## Activity:
Scan the entries below for "reset" and copy each line that holds it.

## Records provided:
<file path="config.mk">
export PLATFORM = sky130hd
export DESIGN_NAME = isc_counter
export DESIGN_NICKNAME = d
export VERILOG_FILES = /design/src/shared/isc_pkg.sv /design/src/verilog/isc_counter.sv
export VERILOG_INCLUDE_DIRS = /design/src /design/src/shared
export SDC_FILE = /design/constraint.sdc
export NUM_CORES = 1
export LEC_CHECK = 0
export BUFFER_PORTS_ARGS = -buffer_cell sky130_fd_sc_hd__buf_2
export CORE_MARGIN = 3
export CORE_UTILIZATION = 30
export CTS_CLUSTER_DIAMETER = 80
export DETAILED_ROUTE_END_ITERATION = 8
export GPL_TIMING_DRIVEN = 1
export PLACE_DENSITY = 0.53
export SLEW_MARGIN = 40
export SYNTH_ARGS = -nofsm -noshare
export SYNTH_HDL_FRONTEND = slang
export SYNTH_SLANG_ARGS = --single-unit
</file>
<file path="constraint.sdc">
create_clock -name clk -period 5 [get_ports clk]
set_input_delay 0.75 -clock clk [delete_from_list [all_inputs] [get_ports clk]]
set_output_delay 0.75 -clock clk [all_outputs]
set_load 0.05 [all_outputs]
</file>
==> config.mk <==
export PLATFORM = sky130hd
export DESIGN_NAME = tbp_timer_pwm
export DESIGN_NICKNAME = d
export VERILOG_FILES = /design/src/logic/tbp_pwm_chan.v /design/src/logic/tbp_timer_pwm.v
export VERILOG_INCLUDE_DIRS = /design/src /design/src/logic
export SDC_FILE = /design/constraint.sdc
export NUM_CORES = 1
export LEC_CHECK = 0
export CAP_MARGIN = 20
export CORE_ASPECT_RATIO = 0.9
export CORE_MARGIN = 8
export CORE_UTILIZATION = 25
export DETAILED_ROUTE_END_ITERATION = 7
export DONT_BUFFER_PORTS = 1
export PLACE_DENSITY_LB_ADDON = 0.05
export SLEW_MARGIN = 20
export SYNTH_ARGS = -nofsm -noshare
export SYNTH_HDL_FRONTEND = slang
export SYNTH_HIERARCHICAL = 1
export SYNTH_SLANG_ARGS = --single-unit
==> constraint.sdc <==
create_clock -name sys_clk -period 10.2 [get_ports sys_clk]
set_input_delay 1.53 -clock sys_clk [delete_from_list [all_inputs] [get_ports sys_clk]]
set_output_delay 1.53 -clock sys_clk [all_outputs]
set_load 0.01 [all_outputs]
`src/rtl/pef_pkg.sv`:
```
// Constants for the peripheral event flag block
package pef_pkg;

  // ----------------------------------------------------------------
  // Bus widths
  // ----------------------------------------------------------------
  localparam int PEF_DW = 8;
  localparam int PEF_AW = 4;
  localparam int PEF_TW = 8;

  // ----------------------------------------------------------------
  // Register offsets
  // ----------------------------------------------------------------
  localparam logic [PEF_AW-1:0] PEF_ADDR_FLAGS = 4'h0;
  localparam logic [PEF_AW-1:0] PEF_ADDR_STAT = 4'h1;
  localparam logic [PEF_AW-1:0] PEF_ADDR_CLR = 4'h2;
  localparam logic [PEF_AW-1:0] PEF_ADDR_EN = 4'h3;
  localparam logic [PEF_AW-1:0] PEF_ADDR_CTRL = 4'h4;

  // ----------------------------------------------------------------
  // Field positions
  // ----------------------------------------------------------------
  localparam int PEF_BIT_PORT = 7;
  localparam int PEF_BIT_TIMER_C = 6;
  localparam int PEF_BIT_TIMER_B = 5;
  localparam int PEF_BIT_TIMER_A = 4;
  localparam int PEF_BIT_CAP_B = 3;
  localparam int PEF_BIT_CAP_A = 2;
  localparam int PEF_BIT_TX_A = 1;
  localparam int PEF_BIT_RX_A = 0;
  localparam int PEF_BIT_MODE16 = 0;

  // ----------------------------------------------------------------
  // Masks and reset values
  // ----------------------------------------------------------------
  localparam logic [PEF_DW-1:0] PEF_SW_CLR_MASK = 8'h3C;
  localparam logic [PEF_DW-1:0] PEF_EVT_MASK = 8'h3E;
  localparam logic [PEF_DW-1:0] PEF_FLAGS_RST = 8'h02;
  localparam logic [PEF_DW-1:0] PEF_ZERO = 8'h00;
  localparam logic [PEF_TW-1:0] PEF_CNT_ZERO = 8'h00;
  localparam logic [2*PEF_TW-1:0] PEF_PAIR_ZERO = 16'h0000;

endpackage : pef_pkg

```
`src/rtl/pef_flags.sv`:
```
// Peripheral event flag register, bits five down to one
`timescale 1ns/1ps

// Operation
// RULE1 - Bit 5 sets when timer B rolls to zero from its period.
// RULE2 - Bit 4 sets on timer A rollover; 16-bit mode uses the pair.
// RULE3 - Bit 3 sets on a capture event at capture pin B.
// RULE4 - Bit 2 sets on a capture event at capture pin A.
// RULE5 - Bit 1 is hardware controlled; software writes do not change it.
// RULE6 - Bit 1 is one when transmit buffer empty, zero when full.
// RULE7 - Register is 8 bits; bits 7, 6 and 0 belong elsewhere.
// RULE8 - Timer and capture flags clear by writing zero; set wins.
module pef_flags
  import pef_pkg::*;
(
  // Clock and reset
  input  wire logic i_clk_sys,
  input  wire logic i_rst,
  // Register port
  input  wire logic [pef_pkg::PEF_AW-1:0] i_addr,
  input  wire logic [pef_pkg::PEF_DW-1:0] i_wr_data,
  input  wire logic i_wr,
  input  wire logic i_rd,
  output logic [pef_pkg::PEF_DW-1:0] o_rd_data,
  // Timers
  input  wire logic [pef_pkg::PEF_TW-1:0] i_timer_a_count,
  input  wire logic [pef_pkg::PEF_TW-1:0] i_timer_a_period,
  input  wire logic [pef_pkg::PEF_TW-1:0] i_timer_b_count,
  input  wire logic [pef_pkg::PEF_TW-1:0] i_timer_b_period,
  // Capture pins
  input  wire logic i_capture_a_pin,
  input  wire logic i_capture_b_pin,
  // Serial transmitter
  input  wire logic i_serial_a_tx_empty,
  // Flags and interrupt
  output logic [pef_pkg::PEF_DW-1:0] o_flags,
  output logic o_irq
);
  import pef_pkg::*;

  // ----------------------------------------------------------------
  // State
  // ----------------------------------------------------------------
  logic [PEF_DW-1:0] flags_q, flags_d;
  logic [PEF_DW-1:0] stat_q, stat_d;
  logic [PEF_DW-1:0] en_q, en_d;
  logic mode16_q, mode16_d;
  logic [PEF_DW-1:0] rd_data_q, rd_data_d;
  logic irq_q, irq_d;
  logic [PEF_TW-1:0] ta_prev_q, ta_prev_d;
  logic [PEF_TW-1:0] tb_prev_q, tb_prev_d;
  logic tx_prev_q, tx_prev_d;
  logic [2:0] cap_a_s_q, cap_a_s_d;
  logic [2:0] cap_b_s_q, cap_b_s_d;
  logic cap_a_lvl_q, cap_a_lvl_d;
  logic cap_b_lvl_q, cap_b_lvl_d;

  // ----------------------------------------------------------------
  // Event detection
  // ----------------------------------------------------------------
  logic set_tb, set_ta, set_cap_a, set_cap_b, set_tx;
  logic [PEF_DW-1:0] hw_set;
  logic [PEF_DW-1:0] sw_clr;
  logic wr_flags;

  always_comb begin
    // Synchronisers; stage one feeds only stage two
    cap_a_s_d = {cap_a_s_q[1:0], i_capture_a_pin};
    cap_b_s_d = {cap_b_s_q[1:0], i_capture_b_pin};
    cap_a_lvl_d = cap_a_lvl_q;
    cap_b_lvl_d = cap_b_lvl_q;
    if (cap_a_s_q[1] == cap_a_s_q[2]) begin
      cap_a_lvl_d = cap_a_s_q[2];
    end
    if (cap_b_s_q[1] == cap_b_s_q[2]) begin
      cap_b_lvl_d = cap_b_s_q[2];
    end
    // Rising edge of the filtered level
    set_cap_a = !cap_a_lvl_q && cap_a_s_q[1] && cap_a_s_q[2]; // [RULE4]
    set_cap_b = !cap_b_lvl_q && cap_b_s_q[1] && cap_b_s_q[2]; // [RULE3]
    ta_prev_d = i_timer_a_count;
    tb_prev_d = i_timer_b_count;
    tx_prev_d = i_serial_a_tx_empty;
    // Rollover to zero from a count equal to the period
    set_tb = (tb_prev_q == i_timer_b_period) &&
             (i_timer_b_count == PEF_CNT_ZERO); // [RULE1]
    if (mode16_q) begin
      set_ta = ({tb_prev_q, ta_prev_q} ==
                {i_timer_b_period, i_timer_a_period}) &&
               ({i_timer_b_count, i_timer_a_count} ==
                PEF_PAIR_ZERO); // [RULE2]
    end else begin
      set_ta = (ta_prev_q == i_timer_a_period) &&
               (i_timer_a_count == PEF_CNT_ZERO); // [RULE2]
    end
    set_tx = i_serial_a_tx_empty && !tx_prev_q;
    hw_set = PEF_ZERO;
    hw_set[PEF_BIT_TIMER_B] = set_tb;
    hw_set[PEF_BIT_TIMER_A] = set_ta;
    hw_set[PEF_BIT_CAP_B] = set_cap_b;
    hw_set[PEF_BIT_CAP_A] = set_cap_a;
  end

  // ----------------------------------------------------------------
  // Event state registers
  // ----------------------------------------------------------------
  always_ff @(posedge i_clk_sys) begin
    if (i_rst) begin
      ta_prev_q <= PEF_CNT_ZERO;
      tb_prev_q <= PEF_CNT_ZERO;
      tx_prev_q <= 1'b1;
      cap_a_s_q <= 3'h0;
      cap_b_s_q <= 3'h0;
      cap_a_lvl_q <= 1'b0;
      cap_b_lvl_q <= 1'b0;
    end else begin
      ta_prev_q <= ta_prev_d;
      tb_prev_q <= tb_prev_d;
      tx_prev_q <= tx_prev_d;
      cap_a_s_q <= cap_a_s_d;
      cap_b_s_q <= cap_b_s_d;
      cap_a_lvl_q <= cap_a_lvl_d;
      cap_b_lvl_q <= cap_b_lvl_d;
    end
  end

  // ----------------------------------------------------------------
  // Register file
  // ----------------------------------------------------------------
  always_comb begin
    wr_flags = i_wr && (i_addr == PEF_ADDR_FLAGS);
    sw_clr = PEF_ZERO;
    if (wr_flags) begin
      sw_clr = ~i_wr_data & PEF_SW_CLR_MASK; // [RULE8]
    end
    // Set takes precedence over a same-cycle clear
    flags_d = ((flags_q & ~sw_clr) | hw_set) & PEF_SW_CLR_MASK; // [RULE8]
    // Transmit flag mirrors buffer occupancy only
    flags_d[PEF_BIT_TX_A] = i_serial_a_tx_empty; // [RULE5] [RULE6]
    // Sticky event status
    stat_d = stat_q;
    en_d = en_q;
    mode16_d = mode16_q;
    if (i_wr && (i_addr == PEF_ADDR_CLR)) begin
      stat_d = stat_q & ~i_wr_data;
    end else if (i_wr && (i_addr == PEF_ADDR_EN)) begin
      en_d = i_wr_data & PEF_EVT_MASK;
    end else if (i_wr && (i_addr == PEF_ADDR_CTRL)) begin
      mode16_d = i_wr_data[PEF_BIT_MODE16];
    end
    stat_d = stat_d | hw_set;
    stat_d[PEF_BIT_TX_A] = stat_d[PEF_BIT_TX_A] | set_tx;
    stat_d = stat_d & PEF_EVT_MASK;
    irq_d = |(stat_d & en_d);
    // Read data in the following cycle
    rd_data_d = PEF_ZERO;
    if (i_rd) begin
      if (i_addr == PEF_ADDR_FLAGS) begin
        rd_data_d = flags_q; // [RULE7]
      end else if (i_addr == PEF_ADDR_STAT) begin
        rd_data_d = stat_q;
      end else if (i_addr == PEF_ADDR_EN) begin
        rd_data_d = en_q;
      end else if (i_addr == PEF_ADDR_CTRL) begin
        rd_data_d = PEF_ZERO;
        rd_data_d[PEF_BIT_MODE16] = mode16_q;
      end else begin
        rd_data_d = PEF_ZERO;
      end
    end
  end

  // ----------------------------------------------------------------
  // Flag and status registers
  // ----------------------------------------------------------------
  always_ff @(posedge i_clk_sys) begin
    if (i_rst) begin
      flags_q <= PEF_FLAGS_RST;
      stat_q <= PEF_ZERO;
      en_q <= PEF_ZERO;
      mode16_q <= 1'b0;
      irq_q <= 1'b0;
    end else begin
      flags_q <= flags_d;
      stat_q <= stat_d;
      en_q <= en_d;
      mode16_q <= mode16_d;
      irq_q <= irq_d;
    end
  end

  // ----------------------------------------------------------------
  // Read data register
  // ----------------------------------------------------------------
  always_ff @(posedge i_clk_sys) begin
    if (i_rst) begin
      rd_data_q <= PEF_ZERO;
    end else begin
      rd_data_q <= rd_data_d;
    end
  end

  assign o_rd_data = rd_data_q;
  assign o_flags = flags_q;
  assign o_irq = irq_q;

  // ----------------------------------------------------------------
  // Checks
  // ----------------------------------------------------------------
  timer_b_set_a: assert property ( // [RULE1]
    @(posedge i_clk_sys) disable iff (i_rst)
    (tb_prev_q == i_timer_b_period && i_timer_b_count == PEF_CNT_ZERO)
    |=> flags_q[PEF_BIT_TIMER_B])
  else $error("timer B flag missed a rollover");

  timer_a_pair_a: assert property ( // [RULE2]
    @(posedge i_clk_sys) disable iff (i_rst)
    (mode16_q && {tb_prev_q, ta_prev_q} ==
     {i_timer_b_period, i_timer_a_period} &&
     {i_timer_b_count, i_timer_a_count} == PEF_PAIR_ZERO)
    |=> flags_q[PEF_BIT_TIMER_A])
  else $error("timer A flag missed a pair rollover");

  timer_a_roll_a: assert property ( // [RULE2]
    @(posedge i_clk_sys) disable iff (i_rst)
    (!mode16_q && ta_prev_q == i_timer_a_period &&
     i_timer_a_count == PEF_CNT_ZERO)
    |=> flags_q[PEF_BIT_TIMER_A])
  else $error("timer A flag missed a rollover");

  timer_b_quiet_a: assert property ( // [RULE1]
    @(posedge i_clk_sys) disable iff (i_rst)
    $rose(flags_q[PEF_BIT_TIMER_B]) |->
    $past(tb_prev_q == i_timer_b_period && i_timer_b_count == PEF_CNT_ZERO))
  else $error("timer B flag set without rollover");

  cap_b_set_a: assert property ( // [RULE3]
    @(posedge i_clk_sys) disable iff (i_rst)
    $rose(cap_b_lvl_q) |-> flags_q[PEF_BIT_CAP_B])
  else $error("capture B edge did not set flag");

  cap_a_set_a: assert property ( // [RULE4]
    @(posedge i_clk_sys) disable iff (i_rst)
    $rose(cap_a_lvl_q) |-> flags_q[PEF_BIT_CAP_A])
  else $error("capture A edge did not set flag");

  cap_b_edge_a: assert property ( // [RULE3]
    @(posedge i_clk_sys) disable iff (i_rst)
    ($rose(cap_b_lvl_q) |-> $rose(flags_q[PEF_BIT_CAP_B]) ||
     $past(flags_q[PEF_BIT_CAP_B])) and
    ($rose(flags_q[PEF_BIT_CAP_B]) |-> $rose(cap_b_lvl_q)))
  else $error("capture B flag not tied to pin edge");

  cap_a_edge_a: assert property ( // [RULE4]
    @(posedge i_clk_sys) disable iff (i_rst)
    $rose(flags_q[PEF_BIT_CAP_A]) |-> $rose(cap_a_lvl_q))
  else $error("capture A flag set without pin edge");

  tx_no_sw_a: assert property ( // [RULE5]
    @(posedge i_clk_sys) disable iff (i_rst)
    (wr_flags && !i_serial_a_tx_empty && i_wr_data[PEF_BIT_TX_A])
    |=> !flags_q[PEF_BIT_TX_A])
  else $error("software changed transmit flag");

  tx_mirror_a: assert property ( // [RULE6]
    @(posedge i_clk_sys) disable iff (i_rst)
    !$past(i_rst) |-> flags_q[PEF_BIT_TX_A] == $past(i_serial_a_tx_empty))
  else $error("transmit flag does not mirror buffer");

  other_bits_a: assert property ( // [RULE7]
    @(posedge i_clk_sys) disable iff (i_rst)
    (i_rd && i_addr == PEF_ADDR_FLAGS) |=>
    (o_rd_data[PEF_BIT_PORT] == 1'b0 && o_rd_data[PEF_BIT_TIMER_C] == 1'b0
     && o_rd_data[PEF_BIT_RX_A] == 1'b0))
  else $error("unowned flag bits read nonzero");

  unowned_zero_a: assert property ( // [RULE7]
    @(posedge i_clk_sys) disable iff (i_rst)
    !flags_q[PEF_BIT_PORT] && !flags_q[PEF_BIT_TIMER_C] &&
    !flags_q[PEF_BIT_RX_A])
  else $error("unowned flag bits set");

  set_wins_a: assert property ( // [RULE8]
    @(posedge i_clk_sys) disable iff (i_rst)
    (wr_flags && set_tb && !i_wr_data[PEF_BIT_TIMER_B])
    |=> flags_q[PEF_BIT_TIMER_B] [*1] ##1 1'b1)
  else $error("clear beat a same-cycle set");

  flag_hold_a: assert property ( // [RULE8]
    @(posedge i_clk_sys) disable iff (i_rst)
    (flags_q[PEF_BIT_CAP_A] && !(wr_flags && !i_wr_data[PEF_BIT_CAP_A]))
    |=> flags_q[PEF_BIT_CAP_A])
  else $error("capture A flag dropped without clear");

  cap_b_hold_a: assert property ( // [RULE8]
    @(posedge i_clk_sys) disable iff (i_rst)
    (flags_q[PEF_BIT_CAP_B] && !(wr_flags && !i_wr_data[PEF_BIT_CAP_B]))
    |=> flags_q[PEF_BIT_CAP_B])
  else $error("capture B flag dropped without clear");

  timer_b_hold_a: assert property ( // [RULE8]
    @(posedge i_clk_sys) disable iff (i_rst)
    (flags_q[PEF_BIT_TIMER_B] && !(wr_flags && !i_wr_data[PEF_BIT_TIMER_B]))
    |=> flags_q[PEF_BIT_TIMER_B])
  else $error("timer B flag dropped without clear");

  timer_a_clr_a: assert property ( // [RULE8]
    @(posedge i_clk_sys) disable iff (i_rst)
    (wr_flags && !i_wr_data[PEF_BIT_TIMER_A] && !set_ta)
    |=> !flags_q[PEF_BIT_TIMER_A])
  else $error("timer A flag survived a clear");

endmodule // pef_flags

```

## Exercise output:
  // Masks and reset values
  // Clock and reset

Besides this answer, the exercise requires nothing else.